Exercise details ▸ Every line from the start of the listing below through the line that contains "export DESIGN_NAME = TX_Module" is to be reproduced word for word.

Records provided ▸
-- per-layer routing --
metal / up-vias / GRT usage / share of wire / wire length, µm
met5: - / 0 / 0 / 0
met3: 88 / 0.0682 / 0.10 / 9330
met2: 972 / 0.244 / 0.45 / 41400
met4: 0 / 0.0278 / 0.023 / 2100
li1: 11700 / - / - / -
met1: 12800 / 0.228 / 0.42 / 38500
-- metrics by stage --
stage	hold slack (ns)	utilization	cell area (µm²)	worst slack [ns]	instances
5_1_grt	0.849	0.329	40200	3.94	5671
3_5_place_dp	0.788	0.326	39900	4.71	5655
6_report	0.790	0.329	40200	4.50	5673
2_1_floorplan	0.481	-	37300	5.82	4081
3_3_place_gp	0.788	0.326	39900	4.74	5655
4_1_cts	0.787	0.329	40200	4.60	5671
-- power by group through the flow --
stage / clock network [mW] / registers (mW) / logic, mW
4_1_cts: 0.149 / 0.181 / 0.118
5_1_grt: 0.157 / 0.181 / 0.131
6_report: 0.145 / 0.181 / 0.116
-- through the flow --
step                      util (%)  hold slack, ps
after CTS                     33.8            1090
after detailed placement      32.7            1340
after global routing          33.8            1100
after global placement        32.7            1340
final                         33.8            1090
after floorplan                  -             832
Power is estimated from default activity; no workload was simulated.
<file path="flow/run.sh">
#!/bin/bash
# OpenROAD 26Q1-2900-gdf79404cd8, Yosys 0.63+post, stock flow scripts
make -C /OpenROAD-flow-scripts/flow DESIGN_CONFIG=/design/flow/config.mk WORK_HOME=/design/flow/orfs finish
</file>
<file path="flow/config.mk">
export PLATFORM = sky130hd
export DESIGN_NAME = TX_Module
export DESIGN_NICKNAME = TX_Module
export VERILOG_FILES = /design/flow/design.v
export SDC_FILE = /design/flow/constraint.sdc
export NUM_CORES = 4
export LEC_CHECK = 1
export CORE_AREA = 10 10 91 91
export DIE_AREA = 0 0 101 101
</file>
<file path="flow/constraint.sdc">
current_design TX_Module

set clk_period 2.2
set clk_io_pct 0.2

create_clock -name clk0 -period $clk_period [get_ports {clk}]

set non_clock_inputs [all_inputs -no_clocks]
set_input_delay [expr $clk_period * $clk_io_pct] -clock clk0 $non_clock_inputs
set_output_delay [expr $clk_period * $clk_io_pct] -clock clk0 [all_outputs]
</file>
<file path="flow/design.v">
`timescale 1ns / 1ps
module TX_Module(
input clk,   			 
input TX_EN,			 
input [7:0] Tx_input, 
input baud_x16_en , 
output reg TX_ACTIVE, 
output reg  Serial_out, 
output reg data_sent); 
localparam IDLE=		2'b00;
localparam START=		2'b01;
localparam SEND=		2'b10;
localparam STOP=		2'b11;
reg [7:0] Parallel_Data;
reg [2:0] bit_index;
reg [3:0] baud_counter; 
reg [1:0] current_status ;
reg [1:0] next_status;
always @(posedge clk)
begin
current_status<=next_status;
end
always@(posedge clk)
begin
if(baud_x16_en)
begin
case(current_status) 
IDLE:begin
 bit_index<=0;
 baud_counter<=0;
 data_sent<=0;
 Serial_out<=1; 
 TX_ACTIVE<=0; 
 data_sent<=0;
if(TX_EN)
begin
TX_ACTIVE<=1;
Parallel_Data<=Tx_input;
next_status<=START;
end
else 
next_status<=IDLE;
end
START:begin
Serial_out<=0; 
if(baud_counter<15)
begin
baud_counter<=baud_counter+1;
next_status<=START;
end
else begin
baud_counter<=0;
next_status<=SEND;
end
end
SEND:begin
Serial_out<=Parallel_Data[bit_index];
if(baud_counter<15)
begin
	baud_counter<=baud_counter+1;
	next_status<=SEND;
end
else
	begin
	baud_counter<=0;
	if(bit_index<7)
		begin
		bit_index<=bit_index+1;
		next_status<=SEND;
	   end
	else
		begin
		bit_index<=0;
		next_status<=STOP;
	end
end
end
STOP:begin
Serial_out<=1; 
if(baud_counter<15)
begin
	baud_counter<=baud_counter+1;
	next_status<=STOP;
end
else begin
	baud_counter<=0;
	TX_ACTIVE<=0; 
	data_sent<=1; 
	next_status<=IDLE;
end
end
default:next_status<=IDLE;
endcase
end
end
endmodule
</file>
==> Slide: Implementation Results <==
Implementation Results

Pwr
  • Net switching power: 0.234 mW
  • Leak pwr: 0.469 nW
  • Clk network pwr share: 0.341
  • Pwr dens: 813 nW/µm²
  • Logic pwr share: 0.160
  • P_int: 0.844 mW
  • Overall Power: 1.08 mW
  • Worst vdd ir: 379 µV
  • Sw Ratio: 0.217
  • Seq pwr share: 0.499

Layout
  • Comb area: 369 µm²
  • Area growth from synthesis to layout: 29.3%
  • Reg area: 641 µm²
  • Share of cells above drive strength 1: 0.115
  • Final Non-Filler Cells: 164
  • Fillers: 655

Logic synthesis
  • Cells after synthesis: 70
  • Unique masters post-synth: 27
  • Most frequent cell after synthesis: edfxtp_1
  • Post-synthesis sequential area ratio: 0.624
  • Post-synth EDFFs: 20
  • Yosys cell count: 70
  • Syn avg cell area: 14.7 µm²
  • Top cells by count: edfxtp_1 (20), ha_1 (8)
  • Yosys Chip Area: 1030 µm²
  • Top cells by area: edfxtp_1 (59%), ha_1 (9.8%), dfxtp_1 (3.9%)
  • Area share, top type: 0.585
  • Post-synth top area cell: edfxtp_1
  • Synth flops: 22
  • Post-synthesis cell area: 1030 µm²
  • Dominant flop cell: edfxtp_1
  • Yosys warning tally: 1
  • Asr flop ratio synth: 0

GRT
  • Initial antenna violation count: 0
  • GR Util All Layers: 0.0388
  • First-pass GRT wire length: 3200 µm
  • Number of global-route vias before repair: 649
  • Maximum number of pins on one net before global-route repair: 14
  • Gr ovfl total: 0

Floorplan
  • Die area: 10200 µm²
  • Die X: 101 µm
  • FP Rows: 29
  • Fp_density: 0.162
  • Core Region: 6350 µm²
  • Die Ht: 101 µm
  • I/O pins: 14

Detailed routing
  • Ant diodes: 0
  • Vias/cell: 3.87
  • Drt initial violations: 81
  • Via count: 635
  • Drt first pass iters: 4
  • Routed WL per cell: 11.2 µm
  • Total Wirelength: 1840 µm
  • Antenna Violating Nets Remaining: 0
  • # DRC: 0

Clock network
  • Cts hold-fix bufs: 0
  • Clock Sinks: 22
  • Worst skew pair latency: 0.26 ns
  • Total CTS buffers: 3
  • Max Buffers Root-to-Sink: 2
  • CTS resizes: 0
  • CTS clock-pin slew for the worst setup and hold paths: 0.08 ns
  • Htree depth: 1
  • CTS tree: yes
  • Clk root buf: clkbuf_8
  • Setup repair bufs after CTS: 0

Critical path
  • R2R Setup Slk: 0.53 ns
  • Worst EP arrival: 1.62 ns
  • WP data required: 2.15 ns
  • CP Max Fanout: 7
  • CP Capture Type: flip-flop
  • Worst Setup Start Kind: flip-flop
  • Critical path class: flip-flop to flip-flop

Timing
  • Hold slack final: 0.333 ns
  • Final Cycle Share: 0.759
  • Slew @ Worst Pin: 0.355 ns
  • Final Setup Violations: 0
  • Period minus WS final: 1.67 ns
  • Slew margin rel.: 0.763
  • Unrepaired setup endpoints after global routing: no
  • Worst clock skew: 0.00915 ns
  • Total negative setup slack: 0 ns
  • Fmax achieved: 599 MHz
  • Final Max Tran Viols: 0
  • Final Hold Fails: 0

Placement
  • Dpl cells: 160
  • HPWL Detailed: 1450 µm
  • Placer Congestion: 0.768
  • PortBufs: 13

Job
  • Count of tool warnings: 30
  • Maxcap violations: 0

Worst hold path
  • Worst Hold Class: flip-flop to flip-flop

Status
  • Outcome: finished, final reports clean
stage by stage:
step / setup WS, ns / util / instance area (µm²)
after floorplan: 0.737 / - / 1030
after global placement: 0.518 / 0.198 / 1250
after detailed placement: 0.475 / 0.198 / 1250
after CTS: 0.534 / 0.209 / 1330
after global routing: 0.387 / 0.209 / 1330
final: 0.531 / 0.209 / 1330
worst paths after layout:
kind / to / start / cells after the start
setup / recovery: bit_index[0]$_SDFFCE_PP0P_ / baud_counter[0]$_SDFFCE_PP0P_ / 4
hold / removal: current_status[0]$_DFF_P_ / next_status[0]$_DFFE_PP_ / 0
setup reg to reg: bit_index[0]$_SDFFCE_PP0P_ / baud_counter[0]$_SDFFCE_PP0P_ / 4
hold reg to reg: current_status[0]$_DFF_P_ / next_status[0]$_DFFE_PP_ / 0
layout make-up:
cell class                 count  share of cell area
timing repair buffer          14               0.104
clock buffer                   3              0.0311
inverter                       3             0.00849
multi-input combinational     44               0.278
sequential                    22               0.483
tap                           77              0.0726
clock inverter                 1              0.0226
flip-flops by register name (all words and copies together) (netlist names):
register        flops
baud_counter        4
TX_ACTIVE           1
Serial_out          1
Parallel_Data       8
data_sent           1
next_status         2
bit_index           3
current_status      2
cell families after synthesis:
kind of cell,synth area share
AOI/OAI and AO/OA,0.0598
xor gates and xnor gates,0.00854
adders and majority gates,0.0976
buffers and inverters,0.0158
DFF,0.624
muxes,0.0732
and+or+nand+nor,0.121
power by group through the flow:
stage	clock [mW]	sequential [mW]	combinational [mW]
after CTS	0.376	0.538	0.174
after global routing	0.396	0.545	0.195
final	0.368	0.538	0.173
per-layer routing:
layer / track usage / up-vias / share of wire
met2: 0.0575 / 25 / 0.43
met1: 0.0540 / 311 / 0.48
met3: 0.0166 / 2 / 0.082
met5: 0 / - / 0
met4: 0.00322 / 0 / 0.0049
li1: - / 297 / -
worst max-delay path, stage by stage (launching register included):
cell      delay, ns
edfxtp_1       0.42
ha_1           0.23
and3_1         0.32
mux2i_1        0.13
nor2b_1        0.26
placed cells by master, fill, tap and decap left out:
cell type and count:
a21o_1 2, o22ai_1 1, o21a_1 1, mux2_2 2, a31oi_1 1, edfxtp_1 20
nor2b_1 3, a21oi_1 2, inv_1 3, nor2_1 2, mux4_2 1, nand2_1 2
xnor2_1 1, mux2i_1 3, nor3b_1 1, nand3_1 2, buf_4 1, dfxtp_1 2
a311oi_1 1, nand2b_1 1, o31ai_1 1, and3_1 3, clkbuf_8 3, nand3b_1 2
nor3b_2 1, ha_1 8, bufinv_16 1, clkdlybuf4s50_1 13, nor3_1 2, nor3_2 1
No activity file was given, so power comes from the tool's default toggle rates.
[./design.v]
`timescale 1ns / 1ps
module LED_CTR(
input [7:0] UART_OUT,
input clk,
output reg [3:0] LEDS_OUT );
always @(posedge clk)
begin
case(UART_OUT)
0:begin
LEDS_OUT[0]<=0;
LEDS_OUT[1]<=0;
LEDS_OUT[2]<=0;
LEDS_OUT[3]<=0;
end
1:begin
LEDS_OUT[0]<=1;
LEDS_OUT[1]<=0;
LEDS_OUT[2]<=0;
LEDS_OUT[3]<=0;
end
2:begin
LEDS_OUT[0]<=0;
LEDS_OUT[1]<=1;
LEDS_OUT[2]<=0;
LEDS_OUT[3]<=0;
end
3:begin
LEDS_OUT[0]<=1;
LEDS_OUT[1]<=1;
LEDS_OUT[2]<=0;
LEDS_OUT[3]<=0;
end
4:begin
LEDS_OUT[0]<=0;
LEDS_OUT[1]<=0;
LEDS_OUT[2]<=1;
LEDS_OUT[3]<=0;
end
5:begin
LEDS_OUT[0]<=1;
LEDS_OUT[1]<=0;
LEDS_OUT[2]<=1;
LEDS_OUT[3]<=0;
end
6:begin
LEDS_OUT[0]<=0;
LEDS_OUT[1]<=1;
LEDS_OUT[2]<=1;
LEDS_OUT[3]<=0;
end
7:begin
LEDS_OUT[0]<=1;
LEDS_OUT[1]<=1;
LEDS_OUT[2]<=1;
LEDS_OUT[3]<=0;
end
8:begin
LEDS_OUT[0]<=1;
LEDS_OUT[1]<=1;
LEDS_OUT[2]<=1;
LEDS_OUT[3]<=1;
end
default:begin
LEDS_OUT[0]<=0;
LEDS_OUT[1]<=0;
LEDS_OUT[2]<=0;
LEDS_OUT[3]<=0;
end 
endcase
end
endmodule
[flow/config.mk]
export PLATFORM = sky130hd
export DESIGN_NAME = uart_baud_gen
export DESIGN_NICKNAME = uart_baud_gen
export VERILOG_FILES = /design/flow/design.v
export SDC_FILE = /design/flow/constraint.sdc
export NUM_CORES = 4
export LEC_CHECK = 1
export CORE_AREA = 10 10 70 70
export DIE_AREA = 0 0 80 80
[flow/constraint.sdc]
current_design uart_baud_gen

set clk_period 2.0
set clk_io_pct 0.2

create_clock -name clk0 -period $clk_period [get_ports {clk}]

set non_clock_inputs [all_inputs -no_clocks]
set_input_delay [expr $clk_period * $clk_io_pct] -clock clk0 $non_clock_inputs
set_output_delay [expr $clk_period * $clk_io_pct] -clock clk0 [all_outputs]
[flow/design.v]
`timescale 1ns/1ps
module uart_baud_gen (
  input        clk,           
  input        rst,           
  output       baud_x16_en    
);
  function integer clogb2;
    input [31:0] value;
    reg   [31:0] my_value;
    begin
      my_value = value - 1;
      for (clogb2 = 0; my_value > 0; clogb2 = clogb2 + 1)
        my_value = my_value >> 1;
    end
  endfunction
  parameter BAUD_RATE    = 57_600;               
  parameter CLOCK_RATE   = 100_000_000;
  localparam OVERSAMPLE_RATE = BAUD_RATE * 16;
  localparam DIVIDER = (CLOCK_RATE+OVERSAMPLE_RATE/2) / OVERSAMPLE_RATE;
  localparam OVERSAMPLE_VALUE = DIVIDER - 1;
  localparam CNT_WID = clogb2(DIVIDER);
  reg [CNT_WID-1:0] internal_count;
  reg               baud_x16_en_reg;
  wire [CNT_WID-1:0] internal_count_m_1;  
  assign internal_count_m_1 = internal_count - 1'b1;
  always @(posedge clk)
  begin
    if (rst)
    begin
      internal_count  <= OVERSAMPLE_VALUE;
      baud_x16_en_reg <= 1'b0;
    end
    else
    begin
      baud_x16_en_reg   <= (internal_count_m_1 == {CNT_WID{1'b0}});
      if (internal_count == {CNT_WID{1'b0}}) 
      begin
        internal_count    <= OVERSAMPLE_VALUE;
      end
      else  
      begin
        internal_count    <= internal_count_m_1;
      end
    end  
  end  
  assign baud_x16_en = baud_x16_en_reg;
endmodule
==> design/flow/config.mk <==
export PLATFORM = sky130hd
export DESIGN_NAME = debugger
export DESIGN_NICKNAME = debugger
export VERILOG_FILES = /design/flow/design.v
export SDC_FILE = /design/flow/constraint.sdc
export NUM_CORES = 4
export LEC_CHECK = 1
export CORE_AREA = 10 10 70 70
export DIE_AREA = 0 0 80 80
==> design/flow/design.v <==
module debugger(
input logic clk,
input logic en,
input logic [3:0] ldr,
output logic [3:0] gnds,
output logic [6:0] display);
logic [15:0] data;
logic [1:0] current_segment;
always_comb
begin
	case(data[current_segment])
		4'b0000 : display = 7'b1111110;
		4'b0001 : display = 7'b0110000;
		4'b0010 : display = 7'b1101101;
		4'b0011 : display = 7'b1111001;
		4'b0100 : display = 7'b0110011;
		4'b0101 : display = 7'b1011011;
		4'b0110 : display = 7'b1011111;
		4'b0111 : display = 7'b1110000;
		4'b1000 : display = 7'b1111111;
		4'b1001 : display = 7'b1111011;
		4'b1010 : display = 7'b1110111;
		4'b1011 : display = 7'b0011111;
		4'b1100 : display = 7'b1001110;
		4'b1101 : display = 7'b0111101;
		4'b1110 : display = 7'b1001111;
		4'b1111 : display = 7'b1000111;
	endcase
end
always_ff @(posedge clk)
begin
	gnds <= {gnds[2:0], gnds[3]};
	current_segment <= current_segment + 1;
	if(en)
		data <= {data[15:4], ldr};
end
initial
begin
	gnds = 4'b1110;
	current_segment = 0;
end
endmodule
==> design/flow/constraint.sdc <==
current_design debugger

set clk_period 2.3
set clk_io_pct 0.2

create_clock -name clk0 -period $clk_period [get_ports {clk}]

set non_clock_inputs [all_inputs -no_clocks]
set_input_delay [expr $clk_period * $clk_io_pct] -clock clk0 $non_clock_inputs
set_output_delay [expr $clk_period * $clk_io_pct] -clock clk0 [all_outputs]
==> design/flow/run.sh <==
#!/bin/bash
# OpenROAD 26Q1-2900-gdf79404cd8, Yosys 0.63+post, stock flow scripts
make -C /OpenROAD-flow-scripts/flow DESIGN_CONFIG=/design/flow/config.mk WORK_HOME=/design/flow/orfs finish
==> reports/results.tsv <==
metric	value	unit
post-synth area from yosys stat	332	sq um
Final period util	0.944	
Crit-path slowest cell	mux4_2	
Crit path required time	1840	ps
Cell Area, Synth	332	sq um
Diodes inserted	0	
Latency at later pin	250	ps
routability cong.	0.691	
Logic pwr share	0.061	
met3 Track Usage GR	0.0250	
P_leak	0.187	nW
synthesis-to-finish area growth	55.1	%
Yosys Warn Count	1	
H-tree depth	1	
hold_buf cts	0	
layout cells sized above 1	0.147	
fp util	0.0971	
all-layer global routing usage	0.0175	
critical path class	reg -> out	
largest fanout on the critical path	4	
boundary pin count	17	
vias	173	
Fill cells	392	
P_sw	0.0594	mW
post-cts gate resize count	0	
busiest layer in global routing	met3	
peak supply drop	0.283	mV
Fmax achieved	461	MHz
hpwl dp	468	um
DRC	0	
post-route ant nets	0	
GR met2 Demand/Resource	0.0201	
clk_skew	0.0872	ps
via/cell ratio	2.16	
Final Max Tran Viols	0	
yosys cell count	22	
total gr overflow	0	
wirelength, routed	557	um
Yosys cell types	7	
row count	21	
Initial DRC Count	3	
CP Launch Type	flop	
final count of hold timing violations	0	
Final setup viols	0	
Post-CTS Setup Bufs	0	
GRT met1 Usage	0.0164	
die width	80	um
Place WS	372	ps
Synth Instances	22	
die height	80	um
clk root buf	clkbuf_4	
Avg Inst Size Synth	15.1	sq um
WL/cell	6.96	um
TritonRoute pass-1 iters	2	
setup TNS	0	ps
chip area	6400	sq um
number of global-route vias before repair	215	
Util after Layout	0.151	
RSZ-0062 raised after global routing	false	
TritonCTS Buffers	3	
initial antenna violation count	0	
Power Dens Cells	707	nW/um^2
Int Power	0.304	mW
CP peak stage delay	500	ps
PortBufs	13	
CP Cell Sequence	mux4_2 -> inv_1 -> clkdlybuf4s50_1	
largest net degree at the start of global routing	7	
register share of total power	0.527	
Yosys reg bits	10	
Worst Path Arrival	1710	ps
Reg clk slew, reported paths	60	ps
tool warnings	25	
max-cap violations	0	
switch share	0.164	
Setup crit end kind	output pin	
outcome	finished, final reports clean	
CTS tree	done	
Synth Seq Share	0.725	
core area	3420	sq um
Clock Sink Count	10	
final worst setup slack	129	ps
CTS Buffer Depth	2	
Hold/Removal Path Class	reg -> reg	
clock share of power	0.412	
first-pass GRT wire length	910	um
Tmin final	2170	ps
cell type report:
class / instances / area (sq um) / share of cell area
timing repair buffer: 13 / 130 / 0.253
clock buffer: 4 / 36.3 / 0.0706
inverter: 2 / 7.51 / 0.0146
tap: 46 / 57.6 / 0.112
sequential: 10 / 240 / 0.467
multi-input combinational: 5 / 42.5 / 0.0827
layer usage:
metal  up-vias  part of all wire
met5         -                 0
met2        15              0.34
met1        74              0.34
met3         0              0.32
li1         84                 -
met4         0                 0
power groups by stage:
| stage | sequential [mW] | clock, mW | combinational (mW) |
|---|---|---|---|
| after CTS | 0.192 | 0.157 | 0.0231 |
| after global routing | 0.192 | 0.165 | 0.0242 |
| final | 0.192 | 0.150 | 0.0222 |
cell usage after synthesis:
cell | number | area (sq um)
buf_4 | 6 | 45.0
conb_1 | 2 | 7.51
dfxtp_1 | 6 | 120
edfxtp_1 | 4 | 120
inv_1 | 2 | 7.51
mux4_2 | 1 | 22.5
xor2_1 | 1 | 8.76
worst max-delay path: cells and delay by family, from the launching register on:
| family | cells | cell delay (ps) |
|---|---|---|
| muxes | 1 | 500 |
| DFF | 1 | 360 |
| buffers and inverters | 2 | 600 |
flip-flops by register name, indices dropped and copies added, names as in the netlist:
signal,flops
gnds,4
data,4
current_segment,2
logic make-up after synthesis:
kind of cell | Yosys count | synth area share
flops | 10 | 0.725
xor+xnor | 1 | 0.0264
other cells | 2 | 0.0226
buf+inv | 8 | 0.158
mux | 1 | 0.0679
final timing paths:
kind,start,end,slack (ps),cells after the start
worst max-delay path,current_segment[1],display[6],130,3
worst min-delay path,gnds[2],gnds[3],350,0
worst max register to register,current_segment[0],current_segment[1],1700,1
worst min register to register,gnds[2],gnds[3],350,0
stage by stage:
stage                     total power [mW]  cells  cell area, sq um  hold slack, ps
after floorplan                      0.206     23               335             310
after global routing                 0.382     80               514             359
after global placement               0.219     76               478             340
after detailed placement             0.219     76               478             342
after CTS                            0.372     80               514             355
final                                0.363     80               514             352
placed cells by master (no fill, tap or decap):
cell,instances
clkdlybuf4s50_1,13
inv_1,2
clkbuf_8,1
conb_1,3
edfxtp_1,4
xor2_1,1
mux4_2,1
clkbuf_4,3
dfxtp_1,6
Power is estimated from default activity; no workload was simulated.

Solution to this exercise ▸
-- per-layer routing --
metal / up-vias / GRT usage / share of wire / wire length, µm
met5: - / 0 / 0 / 0
met3: 88 / 0.0682 / 0.10 / 9330
met2: 972 / 0.244 / 0.45 / 41400
met4: 0 / 0.0278 / 0.023 / 2100
li1: 11700 / - / - / -
met1: 12800 / 0.228 / 0.42 / 38500
-- metrics by stage --
stage	hold slack (ns)	utilization	cell area (µm²)	worst slack [ns]	instances
5_1_grt	0.849	0.329	40200	3.94	5671
3_5_place_dp	0.788	0.326	39900	4.71	5655
6_report	0.790	0.329	40200	4.50	5673
2_1_floorplan	0.481	-	37300	5.82	4081
3_3_place_gp	0.788	0.326	39900	4.74	5655
4_1_cts	0.787	0.329	40200	4.60	5671
-- power by group through the flow --
stage / clock network [mW] / registers (mW) / logic, mW
4_1_cts: 0.149 / 0.181 / 0.118
5_1_grt: 0.157 / 0.181 / 0.131
6_report: 0.145 / 0.181 / 0.116
-- through the flow --
step                      util (%)  hold slack, ps
after CTS                     33.8            1090
after detailed placement      32.7            1340
after global routing          33.8            1100
after global placement        32.7            1340
final                         33.8            1090
after floorplan                  -             832
Power is estimated from default activity; no workload was simulated.
<file path="flow/run.sh">
#!/bin/bash
# OpenROAD 26Q1-2900-gdf79404cd8, Yosys 0.63+post, stock flow scripts
make -C /OpenROAD-flow-scripts/flow DESIGN_CONFIG=/design/flow/config.mk WORK_HOME=/design/flow/orfs finish
</file>
<file path="flow/config.mk">
export PLATFORM = sky130hd
export DESIGN_NAME = TX_Module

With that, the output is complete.